- What this task involves: Only the lines with "CmdW" in them need to be copied from the listing.

- Source data:
Content starts
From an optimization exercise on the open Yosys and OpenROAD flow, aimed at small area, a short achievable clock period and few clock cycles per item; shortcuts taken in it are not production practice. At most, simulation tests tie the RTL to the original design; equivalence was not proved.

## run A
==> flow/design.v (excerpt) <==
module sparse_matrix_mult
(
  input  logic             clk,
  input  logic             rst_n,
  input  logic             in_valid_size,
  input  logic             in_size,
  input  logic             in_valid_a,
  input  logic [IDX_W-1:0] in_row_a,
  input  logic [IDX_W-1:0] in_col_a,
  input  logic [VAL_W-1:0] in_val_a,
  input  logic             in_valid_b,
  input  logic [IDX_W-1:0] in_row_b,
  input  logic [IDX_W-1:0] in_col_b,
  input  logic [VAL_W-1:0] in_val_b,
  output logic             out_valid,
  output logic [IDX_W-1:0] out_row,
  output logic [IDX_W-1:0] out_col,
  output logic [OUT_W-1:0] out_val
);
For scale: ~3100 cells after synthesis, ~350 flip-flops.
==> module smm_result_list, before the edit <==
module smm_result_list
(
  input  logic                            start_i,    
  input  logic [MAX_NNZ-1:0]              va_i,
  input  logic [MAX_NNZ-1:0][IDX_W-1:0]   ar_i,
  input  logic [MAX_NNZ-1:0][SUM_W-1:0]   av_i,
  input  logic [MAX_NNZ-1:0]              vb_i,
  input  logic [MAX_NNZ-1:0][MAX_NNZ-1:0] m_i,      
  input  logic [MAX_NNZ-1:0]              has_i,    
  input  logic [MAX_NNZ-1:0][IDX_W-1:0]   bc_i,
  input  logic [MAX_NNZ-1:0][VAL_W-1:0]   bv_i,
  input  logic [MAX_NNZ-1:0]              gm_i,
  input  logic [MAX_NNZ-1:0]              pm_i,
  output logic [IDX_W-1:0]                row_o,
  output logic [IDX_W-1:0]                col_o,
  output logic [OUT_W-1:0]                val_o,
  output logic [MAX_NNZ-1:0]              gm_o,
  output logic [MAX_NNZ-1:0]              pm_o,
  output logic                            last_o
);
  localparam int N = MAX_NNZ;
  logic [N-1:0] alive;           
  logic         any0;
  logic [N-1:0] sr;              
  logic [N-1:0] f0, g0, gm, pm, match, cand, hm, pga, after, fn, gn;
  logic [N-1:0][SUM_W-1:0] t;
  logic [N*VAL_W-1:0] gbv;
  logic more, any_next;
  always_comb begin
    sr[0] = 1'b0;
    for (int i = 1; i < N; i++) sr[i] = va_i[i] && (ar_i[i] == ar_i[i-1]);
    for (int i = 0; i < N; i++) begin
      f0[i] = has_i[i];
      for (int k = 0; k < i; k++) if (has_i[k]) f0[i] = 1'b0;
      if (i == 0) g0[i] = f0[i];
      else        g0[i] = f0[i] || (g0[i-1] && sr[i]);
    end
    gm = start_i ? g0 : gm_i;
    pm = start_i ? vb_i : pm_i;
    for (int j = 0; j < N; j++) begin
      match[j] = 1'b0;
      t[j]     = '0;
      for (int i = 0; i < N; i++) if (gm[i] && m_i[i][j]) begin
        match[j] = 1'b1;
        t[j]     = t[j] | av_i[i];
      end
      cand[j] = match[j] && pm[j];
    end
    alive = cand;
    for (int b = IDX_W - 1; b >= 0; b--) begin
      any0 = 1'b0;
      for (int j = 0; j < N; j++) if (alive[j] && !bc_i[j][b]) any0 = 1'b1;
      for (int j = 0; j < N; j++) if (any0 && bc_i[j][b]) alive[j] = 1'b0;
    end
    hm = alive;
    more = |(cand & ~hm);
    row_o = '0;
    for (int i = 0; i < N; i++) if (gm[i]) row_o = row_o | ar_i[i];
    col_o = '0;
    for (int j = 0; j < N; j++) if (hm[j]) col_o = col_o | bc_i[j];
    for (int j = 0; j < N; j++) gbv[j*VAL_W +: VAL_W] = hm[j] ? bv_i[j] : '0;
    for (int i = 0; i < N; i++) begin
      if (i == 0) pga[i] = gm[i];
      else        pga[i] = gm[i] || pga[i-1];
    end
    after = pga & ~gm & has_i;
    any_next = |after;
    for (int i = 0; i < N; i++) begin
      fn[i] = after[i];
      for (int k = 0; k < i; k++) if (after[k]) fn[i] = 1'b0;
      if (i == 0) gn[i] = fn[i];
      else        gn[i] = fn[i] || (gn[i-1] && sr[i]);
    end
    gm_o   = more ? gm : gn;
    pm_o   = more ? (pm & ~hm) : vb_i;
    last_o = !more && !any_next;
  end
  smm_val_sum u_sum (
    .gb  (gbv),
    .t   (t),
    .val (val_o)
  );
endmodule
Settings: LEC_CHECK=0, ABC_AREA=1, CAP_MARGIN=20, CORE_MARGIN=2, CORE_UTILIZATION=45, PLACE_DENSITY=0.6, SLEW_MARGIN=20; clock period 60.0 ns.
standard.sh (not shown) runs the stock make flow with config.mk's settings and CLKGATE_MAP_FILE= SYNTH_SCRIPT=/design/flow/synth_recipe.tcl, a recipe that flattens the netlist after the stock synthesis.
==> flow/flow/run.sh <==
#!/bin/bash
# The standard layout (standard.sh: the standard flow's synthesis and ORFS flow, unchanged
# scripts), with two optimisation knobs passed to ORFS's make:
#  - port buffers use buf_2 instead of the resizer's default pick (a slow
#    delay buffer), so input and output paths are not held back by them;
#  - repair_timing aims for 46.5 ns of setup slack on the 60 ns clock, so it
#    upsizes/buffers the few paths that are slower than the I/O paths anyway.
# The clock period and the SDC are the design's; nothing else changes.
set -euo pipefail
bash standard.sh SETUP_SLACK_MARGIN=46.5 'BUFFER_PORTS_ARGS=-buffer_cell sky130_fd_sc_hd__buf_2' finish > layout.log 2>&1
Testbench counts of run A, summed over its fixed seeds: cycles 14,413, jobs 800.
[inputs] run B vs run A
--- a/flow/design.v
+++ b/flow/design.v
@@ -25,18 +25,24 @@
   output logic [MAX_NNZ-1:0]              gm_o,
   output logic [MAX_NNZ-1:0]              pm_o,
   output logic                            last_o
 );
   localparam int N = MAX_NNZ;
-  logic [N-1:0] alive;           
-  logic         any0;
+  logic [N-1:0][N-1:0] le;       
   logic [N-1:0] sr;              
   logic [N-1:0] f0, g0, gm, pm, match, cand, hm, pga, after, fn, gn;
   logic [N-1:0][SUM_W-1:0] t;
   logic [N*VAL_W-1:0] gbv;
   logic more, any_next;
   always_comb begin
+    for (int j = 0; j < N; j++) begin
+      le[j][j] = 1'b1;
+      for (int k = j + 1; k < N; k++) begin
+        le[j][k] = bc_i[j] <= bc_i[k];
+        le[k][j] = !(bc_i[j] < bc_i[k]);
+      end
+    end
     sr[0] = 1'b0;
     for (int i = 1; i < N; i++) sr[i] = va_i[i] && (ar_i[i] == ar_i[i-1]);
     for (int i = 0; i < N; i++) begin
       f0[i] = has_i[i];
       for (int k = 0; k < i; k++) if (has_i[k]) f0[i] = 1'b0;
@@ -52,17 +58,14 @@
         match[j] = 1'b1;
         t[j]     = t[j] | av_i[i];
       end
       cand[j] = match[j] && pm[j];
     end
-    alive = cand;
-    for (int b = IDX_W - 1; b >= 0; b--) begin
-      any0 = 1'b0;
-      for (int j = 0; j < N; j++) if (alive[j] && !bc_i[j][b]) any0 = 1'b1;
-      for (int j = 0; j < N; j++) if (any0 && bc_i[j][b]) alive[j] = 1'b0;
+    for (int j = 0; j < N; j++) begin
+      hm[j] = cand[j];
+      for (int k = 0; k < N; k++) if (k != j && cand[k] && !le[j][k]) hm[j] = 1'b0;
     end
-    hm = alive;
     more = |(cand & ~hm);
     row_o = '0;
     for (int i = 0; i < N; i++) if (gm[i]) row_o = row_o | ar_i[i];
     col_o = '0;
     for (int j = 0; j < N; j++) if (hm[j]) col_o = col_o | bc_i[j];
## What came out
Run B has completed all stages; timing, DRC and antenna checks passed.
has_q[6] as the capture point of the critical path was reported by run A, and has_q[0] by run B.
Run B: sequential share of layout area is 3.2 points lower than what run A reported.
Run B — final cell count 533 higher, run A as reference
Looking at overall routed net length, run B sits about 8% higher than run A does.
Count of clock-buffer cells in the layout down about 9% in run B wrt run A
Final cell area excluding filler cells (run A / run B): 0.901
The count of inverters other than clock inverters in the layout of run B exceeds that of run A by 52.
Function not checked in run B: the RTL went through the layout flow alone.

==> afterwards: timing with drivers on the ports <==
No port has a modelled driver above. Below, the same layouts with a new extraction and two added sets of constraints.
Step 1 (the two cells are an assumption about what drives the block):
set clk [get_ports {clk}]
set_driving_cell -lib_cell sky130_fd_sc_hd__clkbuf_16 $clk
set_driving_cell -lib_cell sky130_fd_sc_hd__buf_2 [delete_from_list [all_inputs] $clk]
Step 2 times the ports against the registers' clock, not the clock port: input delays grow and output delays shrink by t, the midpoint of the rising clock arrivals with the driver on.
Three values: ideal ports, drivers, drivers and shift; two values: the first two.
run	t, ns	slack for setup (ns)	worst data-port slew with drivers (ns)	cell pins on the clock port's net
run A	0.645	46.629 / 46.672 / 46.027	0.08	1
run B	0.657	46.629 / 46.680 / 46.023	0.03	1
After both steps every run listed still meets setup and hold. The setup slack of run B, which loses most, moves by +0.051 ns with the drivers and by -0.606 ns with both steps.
Content ends
Content starts
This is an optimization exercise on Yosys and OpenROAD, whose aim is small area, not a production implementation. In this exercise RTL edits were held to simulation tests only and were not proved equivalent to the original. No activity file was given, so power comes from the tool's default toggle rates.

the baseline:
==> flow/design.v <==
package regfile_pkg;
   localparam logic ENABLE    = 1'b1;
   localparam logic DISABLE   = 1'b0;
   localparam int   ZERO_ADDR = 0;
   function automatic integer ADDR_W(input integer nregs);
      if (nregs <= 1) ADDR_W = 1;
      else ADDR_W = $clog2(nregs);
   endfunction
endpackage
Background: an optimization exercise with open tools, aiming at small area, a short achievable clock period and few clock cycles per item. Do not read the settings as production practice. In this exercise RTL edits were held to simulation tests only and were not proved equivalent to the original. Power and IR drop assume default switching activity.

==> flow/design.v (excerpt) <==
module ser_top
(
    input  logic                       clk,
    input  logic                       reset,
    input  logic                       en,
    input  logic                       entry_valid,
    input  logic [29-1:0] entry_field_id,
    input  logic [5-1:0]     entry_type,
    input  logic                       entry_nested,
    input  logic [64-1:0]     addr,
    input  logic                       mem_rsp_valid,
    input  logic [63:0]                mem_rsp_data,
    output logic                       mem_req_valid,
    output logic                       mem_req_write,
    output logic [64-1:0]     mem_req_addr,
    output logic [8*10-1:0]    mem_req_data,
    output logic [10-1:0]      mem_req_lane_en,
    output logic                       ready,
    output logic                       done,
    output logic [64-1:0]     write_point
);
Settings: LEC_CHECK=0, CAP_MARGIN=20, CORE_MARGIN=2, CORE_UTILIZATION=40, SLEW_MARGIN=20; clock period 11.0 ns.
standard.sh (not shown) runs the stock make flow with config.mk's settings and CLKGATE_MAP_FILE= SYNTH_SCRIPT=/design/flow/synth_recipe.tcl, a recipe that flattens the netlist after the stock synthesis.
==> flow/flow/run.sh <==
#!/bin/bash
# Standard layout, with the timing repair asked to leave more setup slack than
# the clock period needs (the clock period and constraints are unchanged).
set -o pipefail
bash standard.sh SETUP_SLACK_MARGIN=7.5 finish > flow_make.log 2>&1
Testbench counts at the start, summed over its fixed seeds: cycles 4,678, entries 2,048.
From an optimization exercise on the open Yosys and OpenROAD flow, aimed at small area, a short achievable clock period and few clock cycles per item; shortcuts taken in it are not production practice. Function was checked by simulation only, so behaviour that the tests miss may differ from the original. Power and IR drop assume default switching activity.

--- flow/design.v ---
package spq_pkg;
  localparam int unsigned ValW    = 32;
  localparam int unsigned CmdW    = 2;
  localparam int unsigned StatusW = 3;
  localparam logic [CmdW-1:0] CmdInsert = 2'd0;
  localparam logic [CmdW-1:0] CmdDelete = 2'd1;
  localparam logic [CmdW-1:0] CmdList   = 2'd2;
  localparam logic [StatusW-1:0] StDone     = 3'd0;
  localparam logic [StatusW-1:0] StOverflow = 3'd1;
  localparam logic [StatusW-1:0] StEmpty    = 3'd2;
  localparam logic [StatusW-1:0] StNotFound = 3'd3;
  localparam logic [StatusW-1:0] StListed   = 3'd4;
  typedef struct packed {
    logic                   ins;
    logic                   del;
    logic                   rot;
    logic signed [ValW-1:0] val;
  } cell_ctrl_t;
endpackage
Content ends
Content starts
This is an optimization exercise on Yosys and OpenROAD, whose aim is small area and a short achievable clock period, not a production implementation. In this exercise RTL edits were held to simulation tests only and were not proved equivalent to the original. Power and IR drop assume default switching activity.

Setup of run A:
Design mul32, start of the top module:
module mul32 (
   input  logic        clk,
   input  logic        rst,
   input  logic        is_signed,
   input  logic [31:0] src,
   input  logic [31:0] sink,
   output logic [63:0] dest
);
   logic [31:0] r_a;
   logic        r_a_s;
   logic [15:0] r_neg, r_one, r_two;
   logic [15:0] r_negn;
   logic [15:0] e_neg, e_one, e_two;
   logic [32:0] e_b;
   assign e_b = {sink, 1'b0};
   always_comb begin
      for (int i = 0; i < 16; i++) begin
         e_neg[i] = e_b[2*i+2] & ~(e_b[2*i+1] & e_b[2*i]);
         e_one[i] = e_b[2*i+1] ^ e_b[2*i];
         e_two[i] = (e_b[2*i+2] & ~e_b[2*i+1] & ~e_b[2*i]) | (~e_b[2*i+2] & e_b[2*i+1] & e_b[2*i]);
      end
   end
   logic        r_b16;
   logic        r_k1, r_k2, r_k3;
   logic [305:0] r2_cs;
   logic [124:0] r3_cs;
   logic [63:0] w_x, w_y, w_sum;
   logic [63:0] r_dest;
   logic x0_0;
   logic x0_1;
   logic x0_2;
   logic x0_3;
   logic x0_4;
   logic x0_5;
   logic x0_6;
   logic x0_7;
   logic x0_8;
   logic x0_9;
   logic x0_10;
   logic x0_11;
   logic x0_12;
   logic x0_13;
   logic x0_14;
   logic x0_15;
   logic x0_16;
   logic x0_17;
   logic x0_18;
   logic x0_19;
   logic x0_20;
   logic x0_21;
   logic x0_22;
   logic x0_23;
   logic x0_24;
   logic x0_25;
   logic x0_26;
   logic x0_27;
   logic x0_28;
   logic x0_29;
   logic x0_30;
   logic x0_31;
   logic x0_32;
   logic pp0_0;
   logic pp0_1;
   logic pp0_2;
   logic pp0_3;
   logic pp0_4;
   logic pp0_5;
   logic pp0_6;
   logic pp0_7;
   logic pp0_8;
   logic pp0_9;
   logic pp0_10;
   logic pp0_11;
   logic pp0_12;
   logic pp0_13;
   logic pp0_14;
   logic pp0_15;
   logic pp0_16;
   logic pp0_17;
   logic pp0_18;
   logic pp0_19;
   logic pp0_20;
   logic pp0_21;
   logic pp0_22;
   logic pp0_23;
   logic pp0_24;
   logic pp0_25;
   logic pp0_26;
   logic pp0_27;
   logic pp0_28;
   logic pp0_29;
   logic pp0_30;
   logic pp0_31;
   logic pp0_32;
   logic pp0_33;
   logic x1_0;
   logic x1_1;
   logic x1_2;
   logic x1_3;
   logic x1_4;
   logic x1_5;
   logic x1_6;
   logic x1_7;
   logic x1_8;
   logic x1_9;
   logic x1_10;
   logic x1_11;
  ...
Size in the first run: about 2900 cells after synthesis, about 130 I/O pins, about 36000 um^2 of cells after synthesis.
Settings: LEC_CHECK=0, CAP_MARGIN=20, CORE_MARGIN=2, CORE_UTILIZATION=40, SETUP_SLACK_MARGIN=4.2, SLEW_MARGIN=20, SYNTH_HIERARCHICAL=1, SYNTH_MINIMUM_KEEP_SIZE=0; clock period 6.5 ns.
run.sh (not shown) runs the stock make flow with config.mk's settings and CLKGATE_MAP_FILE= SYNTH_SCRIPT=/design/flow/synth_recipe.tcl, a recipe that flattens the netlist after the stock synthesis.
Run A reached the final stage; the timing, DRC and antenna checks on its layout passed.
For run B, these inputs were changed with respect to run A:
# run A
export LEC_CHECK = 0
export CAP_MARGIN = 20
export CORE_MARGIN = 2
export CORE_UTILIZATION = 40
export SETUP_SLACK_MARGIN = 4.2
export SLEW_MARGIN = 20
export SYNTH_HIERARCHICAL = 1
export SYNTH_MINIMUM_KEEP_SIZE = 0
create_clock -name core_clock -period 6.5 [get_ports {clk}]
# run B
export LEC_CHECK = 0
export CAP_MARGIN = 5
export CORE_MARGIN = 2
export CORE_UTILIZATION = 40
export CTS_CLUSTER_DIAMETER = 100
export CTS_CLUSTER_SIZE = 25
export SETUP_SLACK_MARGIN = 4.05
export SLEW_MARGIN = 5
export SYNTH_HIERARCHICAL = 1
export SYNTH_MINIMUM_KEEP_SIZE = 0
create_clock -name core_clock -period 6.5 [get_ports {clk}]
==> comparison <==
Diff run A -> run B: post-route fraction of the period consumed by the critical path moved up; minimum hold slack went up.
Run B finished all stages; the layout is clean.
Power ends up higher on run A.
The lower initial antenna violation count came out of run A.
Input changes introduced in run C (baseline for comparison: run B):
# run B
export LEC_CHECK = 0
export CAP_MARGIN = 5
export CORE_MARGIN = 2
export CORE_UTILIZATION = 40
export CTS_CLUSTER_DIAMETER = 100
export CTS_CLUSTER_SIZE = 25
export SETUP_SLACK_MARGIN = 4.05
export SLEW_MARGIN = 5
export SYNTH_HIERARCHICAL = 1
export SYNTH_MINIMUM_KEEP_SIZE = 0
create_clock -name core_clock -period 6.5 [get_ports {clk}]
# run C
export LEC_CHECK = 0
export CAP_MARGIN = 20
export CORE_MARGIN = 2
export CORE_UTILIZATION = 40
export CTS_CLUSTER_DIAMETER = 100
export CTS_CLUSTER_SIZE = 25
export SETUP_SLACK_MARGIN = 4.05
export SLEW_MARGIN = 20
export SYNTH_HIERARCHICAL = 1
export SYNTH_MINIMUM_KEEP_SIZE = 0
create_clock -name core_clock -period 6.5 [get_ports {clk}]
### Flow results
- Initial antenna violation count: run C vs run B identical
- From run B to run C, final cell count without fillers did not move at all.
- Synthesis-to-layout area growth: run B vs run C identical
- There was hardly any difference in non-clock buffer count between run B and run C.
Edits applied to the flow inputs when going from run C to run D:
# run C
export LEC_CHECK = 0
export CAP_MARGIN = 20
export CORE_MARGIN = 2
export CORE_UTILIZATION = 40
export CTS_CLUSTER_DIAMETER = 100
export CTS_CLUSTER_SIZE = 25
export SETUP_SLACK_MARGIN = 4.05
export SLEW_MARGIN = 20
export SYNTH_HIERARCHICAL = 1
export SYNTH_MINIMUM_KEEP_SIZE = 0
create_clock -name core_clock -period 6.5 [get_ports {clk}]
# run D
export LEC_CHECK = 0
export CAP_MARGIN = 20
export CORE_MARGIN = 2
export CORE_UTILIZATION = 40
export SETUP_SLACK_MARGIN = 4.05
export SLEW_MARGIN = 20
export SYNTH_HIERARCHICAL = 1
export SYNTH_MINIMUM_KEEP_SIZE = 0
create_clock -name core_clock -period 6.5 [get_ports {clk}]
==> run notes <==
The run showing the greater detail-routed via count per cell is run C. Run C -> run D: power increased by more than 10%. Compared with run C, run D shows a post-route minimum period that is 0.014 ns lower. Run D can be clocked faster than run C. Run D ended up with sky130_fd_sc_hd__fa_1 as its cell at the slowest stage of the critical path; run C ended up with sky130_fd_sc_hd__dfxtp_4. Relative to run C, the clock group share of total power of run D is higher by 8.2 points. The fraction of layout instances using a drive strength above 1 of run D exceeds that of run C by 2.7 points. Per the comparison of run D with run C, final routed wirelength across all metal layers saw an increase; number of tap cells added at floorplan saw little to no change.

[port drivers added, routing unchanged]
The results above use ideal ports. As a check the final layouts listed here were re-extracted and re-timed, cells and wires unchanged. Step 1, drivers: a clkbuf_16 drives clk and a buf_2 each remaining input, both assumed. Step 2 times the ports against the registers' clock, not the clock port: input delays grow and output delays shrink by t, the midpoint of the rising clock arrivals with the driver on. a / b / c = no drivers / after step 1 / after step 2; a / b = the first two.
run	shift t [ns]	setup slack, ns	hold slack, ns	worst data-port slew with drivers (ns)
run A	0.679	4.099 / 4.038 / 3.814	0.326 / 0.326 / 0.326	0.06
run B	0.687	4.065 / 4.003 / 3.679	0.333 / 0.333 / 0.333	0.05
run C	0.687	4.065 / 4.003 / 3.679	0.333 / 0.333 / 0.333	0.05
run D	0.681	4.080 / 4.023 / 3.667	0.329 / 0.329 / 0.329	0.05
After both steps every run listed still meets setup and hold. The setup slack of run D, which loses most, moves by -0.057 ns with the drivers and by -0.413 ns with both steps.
Content ends
- Task response:
  localparam int unsigned CmdW    = 2;
  localparam logic [CmdW-1:0] CmdInsert = 2'd0;
  localparam logic [CmdW-1:0] CmdDelete = 2'd1;
  localparam logic [CmdW-1:0] CmdList   = 2'd2;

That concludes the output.